— Exercise description —
With the records below as your source, retype each line exactly from the top down to the line that contains "min in group", and include that line.

— The data —
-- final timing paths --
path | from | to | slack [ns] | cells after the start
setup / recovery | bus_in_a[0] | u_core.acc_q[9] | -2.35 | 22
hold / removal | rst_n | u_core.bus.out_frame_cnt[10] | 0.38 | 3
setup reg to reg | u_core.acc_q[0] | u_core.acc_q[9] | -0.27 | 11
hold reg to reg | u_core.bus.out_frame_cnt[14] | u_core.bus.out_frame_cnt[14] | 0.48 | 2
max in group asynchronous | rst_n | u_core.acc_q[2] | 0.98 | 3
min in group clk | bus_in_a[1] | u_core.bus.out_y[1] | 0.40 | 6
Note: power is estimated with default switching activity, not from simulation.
[config.mk]
export PLATFORM = sky130hd
export DESIGN_NAME = mem_addr_sequencer
export DESIGN_NICKNAME = d
export VERILOG_FILES = /design/src/rtl/mem_addr_sequencer.sv
export SDC_FILE = /design/constraint.sdc
export NUM_CORES = 1
export LEC_CHECK = 0
export ABC_CLOCK_PERIOD_IN_PS = 2100
export BUFFER_PORTS_ARGS = -buffer_cell sky130_fd_sc_hd__buf_4
export CAP_MARGIN = 25
export CORE_AREA = 2 2 52 54
export DETAILED_ROUTE_END_ITERATION = 16
export DIE_AREA = 0 0 54 56
export PLACE_DENSITY = 0.8
export REMOVE_ABC_BUFFERS = 1
export SLEW_MARGIN = 20
export SYNTH_ARGS = -nofsm -noshare
export SYNTH_HDL_FRONTEND = slang
export SYNTH_SLANG_ARGS = --single-unit
[constraint.sdc]
create_clock -name clk -period 2.1 [get_ports clk]
set_clock_uncertainty 0.1 [all_clocks]
set_input_delay 0.105 -clock clk [delete_from_list [all_inputs] [get_ports clk]]
set_output_delay 0.105 -clock clk [all_outputs]
set_load 0.03 [all_outputs]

— Exercise response —
-- final timing paths --
path | from | to | slack [ns] | cells after the start
setup / recovery | bus_in_a[0] | u_core.acc_q[9] | -2.35 | 22
hold / removal | rst_n | u_core.bus.out_frame_cnt[10] | 0.38 | 3
setup reg to reg | u_core.acc_q[0] | u_core.acc_q[9] | -0.27 | 11
hold reg to reg | u_core.bus.out_frame_cnt[14] | u_core.bus.out_frame_cnt[14] | 0.48 | 2
max in group asynchronous | rst_n | u_core.acc_q[2] | 0.98 | 3
min in group clk | bus_in_a[1] | u_core.bus.out_y[1] | 0.40 | 6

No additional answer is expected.